SALT LAKE CITY — A lot of kids would shy away from a summer spent doing research on a college campus, but the Huntsman Cancer Institute is helping to push a select few ahead of the rest with its PathMaker summer research program.
PathMaker, which has been up and running four years, aims to diversify the field of biomedical research by adding competent and qualified students from racial and ethnic minorities and economically disadvantaged, rural and frontier areas across Utah and the West. The program just got an official nod from the National Cancer Institute’s Youth Enjoy Science Research Education Program, which gave Huntsman and its PathMaker program a $2.5 million award to further engage Utah students and their teachers in cancer research.

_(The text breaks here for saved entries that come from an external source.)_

<file path="src/rtl/mult_div_pkg.sv">
// Shared control encodings for the multiply/divide unit: operation codes and FSM states.
package mult_div_pkg;

  typedef enum logic [1:0] {
    OP_MULT  = 2'b00,
    OP_MULTU = 2'b01,
    OP_DIV   = 2'b10,
    OP_DIVU  = 2'b11
  } op_e;

  typedef enum logic [1:0] {
    ST_IDLE = 2'b00,
    ST_RUN  = 2'b01,
    ST_DONE = 2'b10
  } state_e;

  function automatic logic isDivide(input op_e o);
    return (o == OP_DIV) || (o == OP_DIVU);
  endfunction

  function automatic logic isSignedOp(input op_e o);
    return (o == OP_MULT) || (o == OP_DIV);
  endfunction

endpackage

</file>
<file path="src/rtl/mult_div.sv">
// Iterative signed/unsigned multiply and restoring divide, one bit per cycle on magnitudes.
// Handshake: start is a request with no ready, sampled only in IDLE/DONE; done pulses one cycle with hi/lo valid.
module mult_div
  import mult_div_pkg::*;
#(
  parameter int WIDTH = 32
) (
  input  logic             clock,
  input  logic             reset,
  input  logic             start,
  input  logic [1:0]       op,
  input  logic [WIDTH-1:0] a,
  input  logic [WIDTH-1:0] b,
  output logic             busy,
  output logic             done,
  output logic             div_zero,
  output logic [WIDTH-1:0] hi,
  output logic [WIDTH-1:0] lo,
  output state_e           dbgState
);

  localparam int CW = $clog2(WIDTH);
  localparam logic [CW-1:0] LAST = CW'(WIDTH - 1);

  state_e             state;
  op_e                curOp;
  logic [CW-1:0]      count;
  logic [2*WIDTH-1:0] work;
  logic [WIDTH-1:0]   operand;
  logic               negLo;
  logic               negHi;

  op_e                opIn;
  logic               signedIn;
  logic [WIDTH-1:0]   absA;
  logic [WIDTH-1:0]   absB;

  logic [WIDTH:0]     addSum;
  logic [WIDTH:0]     trial;
  logic [2*WIDTH-1:0] stepNext;
  logic [2*WIDTH-1:0] prodFix;
  logic [WIDTH-1:0]   quotFix;
  logic [WIDTH-1:0]   remFix;
  logic [WIDTH-1:0]   finalHi;
  logic [WIDTH-1:0]   finalLo;

  assign dbgState = state;
  assign opIn     = op_e'(op);
  assign signedIn = isSignedOp(opIn);
  assign absA     = (signedIn && a[WIDTH-1]) ? -a : a;
  assign absB     = (signedIn && b[WIDTH-1]) ? -b : b;

  // Multiply keeps the multiplier in the low half and accumulates into the high half;
  // divide keeps the partial remainder high and shifts quotient bits in at the bottom.
  always_comb begin
    addSum = {1'b0, work[2*WIDTH-1:WIDTH]} + (work[0] ? {1'b0, operand} : '0);
    trial  = work[2*WIDTH-1:WIDTH-1] - {1'b0, operand};
    if (isDivide(curOp)) begin
      stepNext = trial[WIDTH] ? {work[2*WIDTH-2:0], 1'b0}
                              : {trial[WIDTH-1:0], work[WIDTH-2:0], 1'b1};
    end else begin
      stepNext = {addSum, work[WIDTH-1:1]};
    end
  end

  always_comb begin
    prodFix = negLo ? -stepNext : stepNext;
    quotFix = negLo ? -stepNext[WIDTH-1:0] : stepNext[WIDTH-1:0];
    remFix  = negHi ? -stepNext[2*WIDTH-1:WIDTH] : stepNext[2*WIDTH-1:WIDTH];
    if (isDivide(curOp)) begin
      finalHi = remFix;
      finalLo = quotFix;
    end else begin
      finalHi = prodFix[2*WIDTH-1:WIDTH];
      finalLo = prodFix[WIDTH-1:0];
    end
  end

  always_ff @(posedge clock) begin
    if (!reset) begin
      state    <= ST_IDLE;
      busy     <= 1'b0;
      done     <= 1'b0;
      div_zero <= 1'b0;
      hi       <= '0;
      lo       <= '0;
      count    <= '0;
      work     <= '0;
      operand  <= '0;
      curOp    <= OP_MULT;
      negLo    <= 1'b0;
      negHi    <= 1'b0;
    end else begin
      done     <= 1'b0;
      div_zero <= 1'b0;
      case (state)
        ST_IDLE, ST_DONE: begin
          if (start) begin
            curOp <= opIn;
            count <= LAST;
            if (isDivide(opIn) && (b == '0)) begin
              // Divide by zero reports immediately and leaves hi/lo untouched.
              state    <= ST_DONE;
              busy     <= 1'b0;
              done     <= 1'b1;
              div_zero <= 1'b1;
            end else begin
              state   <= ST_RUN;
              busy    <= 1'b1;
              operand <= isDivide(opIn) ? absB : absA;
              work    <= isDivide(opIn) ? {{WIDTH{1'b0}}, absA} : {{WIDTH{1'b0}}, absB};
              negLo   <= signedIn && (a[WIDTH-1] ^ b[WIDTH-1]);
              negHi   <= signedIn && a[WIDTH-1];
            end
          end else begin
            state <= ST_IDLE;
          end
        end
        ST_RUN: begin
          work <= stepNext;
          if (count == '0) begin
            state <= ST_DONE;
            busy  <= 1'b0;
            done  <= 1'b1;
            hi    <= finalHi;
            lo    <= finalLo;
          end else begin
            count <= count - 1'b1;
          end
        end
        default: state <= ST_IDLE;
      endcase
    end
  end

endmodule

</file>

“A lot of these students have really compelling stories, tough circumstances they’ve grown up in,” said Donald Ayer, senior director of cancer training and career enhancement at Huntsman Cancer Institute and professor of oncological science at the University of Utah. “This provides an opportunity for young students who wouldn’t normally have these types of opportunities.”
Not to mention, it heightens student interest in science, which Ayer said starts to wane as they leave middle school or junior high.
“We need these people, whose minds might bring a different perspective,” he said, adding that he hopes the experience gets kids used to the idea that research careers can be interesting.
Following in her older brother and sisters’ footsteps, Laila Batar, said she wants to do well in school because her parents fled civil war in Somalia and “sacrificed everything for us.”
This past summer, the PathMaker program gave 17-year-old Laila her first-ever chance to work in a functioning research lab and she loved it.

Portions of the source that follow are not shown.